Petite; I have been called many things in my lifetime, but petite is not one of them. My Visa debit card could be said to have a petite balance right now.
Short; I’ll be coming up short paying next month’s mortgage unless my Door Dash deliveries start picking up a little.
Toy; I’ve never been fond of Toy Poodles unless I could breed and sell them for more than toy amounts of cash.
Wee; Me articles are filled with a wee pit of the blarney and a wee bit of shenanigans.
Babyish; I know it sounds babyish to complain about my lack of compensation, but even babies have got bills to pay. Diaper bills, formula bills, toy bills, (both little bills and bills for actual toys).
Elfin; Chief expects me to exist on an elfin compensation which would be acceptable if I were an elf or hobbit, or a troll, but I’m a big person.
Embryonic; My daughters have an embryonic knowledge of writer’s compensation rates.

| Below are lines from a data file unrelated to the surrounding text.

$ cat src/rtl/instr_sequencer.sv
// Purpose : instruction-issue front end for simple_cpu; a program store plus a PC that
//           presents each word on instruction_o for exactly the cycles the CU consumes it.
// Latency : start -> PRIME next edge -> first word one edge later; std_op held 3 cycles,
//           loadR/storeR held 4, first word +1; consecutive words are issued with no bubble.
// Backpressure: none; issue is open-loop, timed by the hold counter. start/prog_we are
//           ignored while busy, start is ignored in DONE, and only reset leaves DONE.
//
// Ports:
//   clk_i          rising-edge clock
//   rst_ni         asynchronous active-low reset (program store is not cleared)
//   start_i        1-cycle pulse, begin issuing from address 0 (IDLE only)
//   prog_we_i      program store write enable (honoured in IDLE/DONE only)
//   prog_addr_i    program store write address
//   prog_data_i    program store write data
//   instruction_o  registered instruction to the CU, 0 when not issuing
//   pc_o           address of the instruction currently presented
//   busy_o         1 in PRIME/ISSUE
//   done_o         1 in DONE, sticky until reset
//   retired_o      (RETIRE_COUNT_EN only) count of words that completed their hold
//
// Optional feature macro: RETIRE_COUNT_EN adds the retired_o counter.

module instr_sequencer #(
    parameter int INSTR_WIDTH = 20,
    parameter int PC_BITS     = 5
) (
    input  logic                   clk_i,
    input  logic                   rst_ni,
    input  logic                   start_i,
    input  logic                   prog_we_i,
    input  logic [PC_BITS-1:0]     prog_addr_i,
    input  logic [INSTR_WIDTH-1:0] prog_data_i,
    output logic [INSTR_WIDTH-1:0] instruction_o,
    output logic [PC_BITS-1:0]     pc_o,
    output logic                   busy_o,
    output logic                   done_o
`ifdef RETIRE_COUNT_EN
    ,
    output logic [PC_BITS:0]       retired_o
`endif
);

    typedef enum logic [1:0] {
        S_IDLE  = 2'd0,
        S_PRIME = 2'd1,
        S_ISSUE = 2'd2,
        S_DONE  = 2'd3
    } state_e;

    localparam logic [PC_BITS-1:0] PC_LAST = '1;

    // Cycles a word of the given class stays on the CU input; class 00 is HALT.
    function automatic logic [2:0] hold_len(input logic [1:0] cls);
        case (cls)
            2'b01:   hold_len = 3'd3;
            2'b10:   hold_len = 3'd4;
            2'b11:   hold_len = 3'd4;
            default: hold_len = 3'd0;
        endcase
    endfunction

    logic [INSTR_WIDTH-1:0] mem_q [2**PC_BITS];

    state_e                 state_q, state_d;
    logic [INSTR_WIDTH-1:0] instr_q, instr_d;
    logic [PC_BITS-1:0]     pc_q, pc_d;
    logic [2:0]             cnt_q, cnt_d;
    logic                   busy_q, busy_d;
    logic                   done_q, done_d;

    logic [PC_BITS-1:0]     pc_inc;
    logic [INSTR_WIDTH-1:0] cur_word;
    logic [INSTR_WIDTH-1:0] nxt_word;
    logic [1:0]             cur_cls;
    logic [1:0]             nxt_cls;
    logic                   mem_we;

    assign pc_inc   = pc_q + PC_BITS'(1);
    assign cur_word = mem_q[pc_q];
    // Only meaningful when pc_q is not the last address; the wrap is never used.
    assign nxt_word = mem_q[pc_inc];
    assign cur_cls  = cur_word[INSTR_WIDTH-1 -: 2];
    assign nxt_cls  = nxt_word[INSTR_WIDTH-1 -: 2];

    // The store is frozen while a program runs so the sequence cannot change under us.
    assign mem_we = prog_we_i && ((state_q == S_IDLE) || (state_q == S_DONE));

    always_ff @(posedge clk_i) begin
        if (mem_we) begin
            mem_q[prog_addr_i] <= prog_data_i;
        end
    end

    always_comb begin
        state_d = state_q;
        instr_d = instr_q;
        pc_d    = pc_q;
        cnt_d   = cnt_q;
        case (state_q)
            S_IDLE: begin
                // A simultaneous store write takes priority over start.
                if (start_i && !prog_we_i) begin
                    state_d = S_PRIME;
                    pc_d    = '0;
                end
            end
            S_PRIME: begin
                if (cur_cls == 2'b00) begin
                    state_d = S_DONE;
                end else begin
                    state_d = S_ISSUE;
                    instr_d = cur_word;
                    // Extra cycle covers the CU leaving its RESET state.
                    cnt_d   = hold_len(cur_cls) + 3'd1;
                end
            end
            S_ISSUE: begin
                if (cnt_q == 3'd1) begin
                    if (pc_q == PC_LAST) begin
                        state_d = S_DONE;
                        instr_d = '0;
                        cnt_d   = '0;
                    end else if (nxt_cls == 2'b00) begin
                        state_d = S_DONE;
                        instr_d = '0;
                        pc_d    = pc_inc;
                        cnt_d   = '0;
                    end else begin
                        instr_d = nxt_word;
                        pc_d    = pc_inc;
                        cnt_d   = hold_len(nxt_cls);
                    end
                end else begin
                    cnt_d = cnt_q - 3'd1;
                end
            end
            S_DONE: begin
                state_d = S_DONE;
            end
            default: begin
                state_d = S_IDLE;
            end
        endcase
    end

    // Status flags are registered from the next state so they flip on the entry edge.
    assign busy_d = (state_d == S_PRIME) || (state_d == S_ISSUE);
    assign done_d = (state_d == S_DONE);

    always_ff @(posedge clk_i or negedge rst_ni) begin
        if (!rst_ni) begin
            state_q <= S_IDLE;
            instr_q <= '0;
            pc_q    <= '0;
            cnt_q   <= '0;
            busy_q  <= 1'b0;
            done_q  <= 1'b0;
        end else begin
            state_q <= state_d;
            instr_q <= instr_d;
            pc_q    <= pc_d;
            cnt_q   <= cnt_d;
            busy_q  <= busy_d;
            done_q  <= done_d;
        end
    end

    assign instruction_o = instr_q;
    assign pc_o          = pc_q;
    assign busy_o        = busy_q;
    assign done_o        = done_q;

`ifdef RETIRE_COUNT_EN
    logic [PC_BITS:0] retired_q;
    logic             retire;

    // A word retires on the last cycle of its hold.
    assign retire = (state_q == S_ISSUE) && (cnt_q == 3'd1);

    always_ff @(posedge clk_i or negedge rst_ni) begin
        if (!rst_ni) begin
            retired_q <= '0;
        end else if (retire) begin
            retired_q <= retired_q + (PC_BITS+1)'(1);
        end
    end

    assign retired_o = retired_q;
`endif

endmodule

Fleeting; My fleeting bank account balance could use an infusion of capital.
Hasty; I’d be a bit hasty if I started fielding another magazine’s offer right away.
Imperceptible and inappreciable; That’s exactly how appreciated I’m feeling at ALIVE.

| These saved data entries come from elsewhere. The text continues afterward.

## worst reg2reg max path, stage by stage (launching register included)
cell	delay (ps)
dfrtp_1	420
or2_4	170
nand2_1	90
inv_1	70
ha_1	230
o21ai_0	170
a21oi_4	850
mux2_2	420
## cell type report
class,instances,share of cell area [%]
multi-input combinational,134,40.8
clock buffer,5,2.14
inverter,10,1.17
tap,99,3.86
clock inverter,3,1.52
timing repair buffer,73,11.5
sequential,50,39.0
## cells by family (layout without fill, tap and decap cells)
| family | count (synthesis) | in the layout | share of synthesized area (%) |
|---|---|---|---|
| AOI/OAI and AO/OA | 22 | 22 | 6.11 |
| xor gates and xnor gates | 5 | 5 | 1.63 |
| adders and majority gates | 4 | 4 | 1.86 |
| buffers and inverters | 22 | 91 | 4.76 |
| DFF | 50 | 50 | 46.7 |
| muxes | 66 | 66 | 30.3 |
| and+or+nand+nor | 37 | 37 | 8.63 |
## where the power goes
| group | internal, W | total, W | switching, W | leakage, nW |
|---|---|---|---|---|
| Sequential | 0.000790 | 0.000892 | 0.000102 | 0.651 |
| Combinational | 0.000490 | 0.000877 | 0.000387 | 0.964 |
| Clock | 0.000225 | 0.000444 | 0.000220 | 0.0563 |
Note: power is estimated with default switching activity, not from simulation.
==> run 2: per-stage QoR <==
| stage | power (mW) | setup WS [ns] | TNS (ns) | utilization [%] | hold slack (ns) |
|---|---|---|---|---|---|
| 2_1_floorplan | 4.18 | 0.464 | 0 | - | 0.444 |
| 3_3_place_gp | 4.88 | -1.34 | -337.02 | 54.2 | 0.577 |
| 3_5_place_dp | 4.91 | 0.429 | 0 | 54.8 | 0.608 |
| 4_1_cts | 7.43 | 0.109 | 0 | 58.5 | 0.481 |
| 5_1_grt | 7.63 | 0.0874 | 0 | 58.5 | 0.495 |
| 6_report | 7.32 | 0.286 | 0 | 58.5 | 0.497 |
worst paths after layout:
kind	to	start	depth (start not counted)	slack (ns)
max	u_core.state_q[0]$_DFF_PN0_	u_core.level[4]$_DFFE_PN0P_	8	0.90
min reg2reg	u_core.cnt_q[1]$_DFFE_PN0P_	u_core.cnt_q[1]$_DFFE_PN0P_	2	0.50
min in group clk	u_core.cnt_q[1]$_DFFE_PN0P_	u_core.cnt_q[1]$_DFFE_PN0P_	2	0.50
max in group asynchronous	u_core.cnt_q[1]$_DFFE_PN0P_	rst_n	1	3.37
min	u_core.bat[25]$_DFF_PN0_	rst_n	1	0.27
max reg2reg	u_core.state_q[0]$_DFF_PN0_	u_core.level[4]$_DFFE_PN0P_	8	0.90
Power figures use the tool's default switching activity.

Hasty; I won’t be hasty when I’m fielding other offers.
Not big and Not large; Too obvious. You don’t need to be a highly sought-after humor lifestyle columnist to get these little compensation references.
Microscopic; That will be my ALIVE W2 tax statement in 2020. Microscopic.

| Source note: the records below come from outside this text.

## config.mk

```make
export PLATFORM = sky130hd
export DESIGN_NAME = regfile_mp
export DESIGN_NICKNAME = d
export VERILOG_FILES = /design/src/rtl/regfile_pkg.sv /design/src/rtl/regfile_scoreboard.sv /design/src/rtl/regfile_mp.sv
export SDC_FILE = /design/constraint.sdc
export NUM_CORES = 2
export LEC_CHECK = 0
export ABC_AREA = 1
export CORE_AREA = 2 2 422 319
export DETAILED_ROUTE_END_ITERATION = 16
export DIE_AREA = 0 0 424 321
export PLACE_DENSITY = 0.66
export SYNTH_ARGS = -nofsm -noshare
export SYNTH_HDL_FRONTEND = slang
export SYNTH_SLANG_ARGS = --single-unit
```

## constraint.sdc

```tcl
create_clock -name clk -period 45.8 [get_ports clk]
set_input_delay 11.45 -clock clk [delete_from_list [all_inputs] [get_ports clk]]
set_output_delay 11.45 -clock clk [all_outputs]
set_load 0.02 [all_outputs]
```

Short-lived; My career at ALIVE might be short-lived if I keep this banter up much longer.
Shrimpy; Shrimps are delicious little fish thingies, but who can afford them on my salary?
Skimpy; I wonder if the other columnist at ALIVE are paid as skimpy as I am?
Small; I don’t like or respect small-minded people, especially when it comes to issues of race, religion, sexual orientation or magazine article topics.
Sparse; Advertising revenue must be sparse at ALIVE world headquarters.
Stubby; When I think of stubby, I think of little guys who are packing on a few pounds. I’m a lean, mean writing machine. There’s nothing stubby about me except the size of my wallet.
Stunted; Magazine writers typically have a stunted self-worth given our lack of income generation.
Teeny and Tiny; I wish my overhead was teeny tiny, but the bills keep coming.
Truncated; I had to look this one up, but while it is assumed that my salary was truncated when we went from a hard copy magazine to an online periodical, but in reality that had no impact at all.
Undeveloped; The compensated package at ALIVE is undeveloped as is my sense of humor.
I’m obviously having a little COVID 19 fun with my boss at ALIVE. He’s a great guy for an elfin Lilliputian magazine publisher. This Coronavirus has proven to be more than a dinky inconvenience for everyone reading our diminutive periodical. What many of us assumed would just be a tiny adjustment to our daily/weekly routine has proven to be a life-altering change for this community. The key is to not be overwhelmed with negativity. Life will get better, probably right around November 5th. Just a guess on my part. In the meantime, let’s all try to find a little something to make life more enjoyable for ourselves and those around us.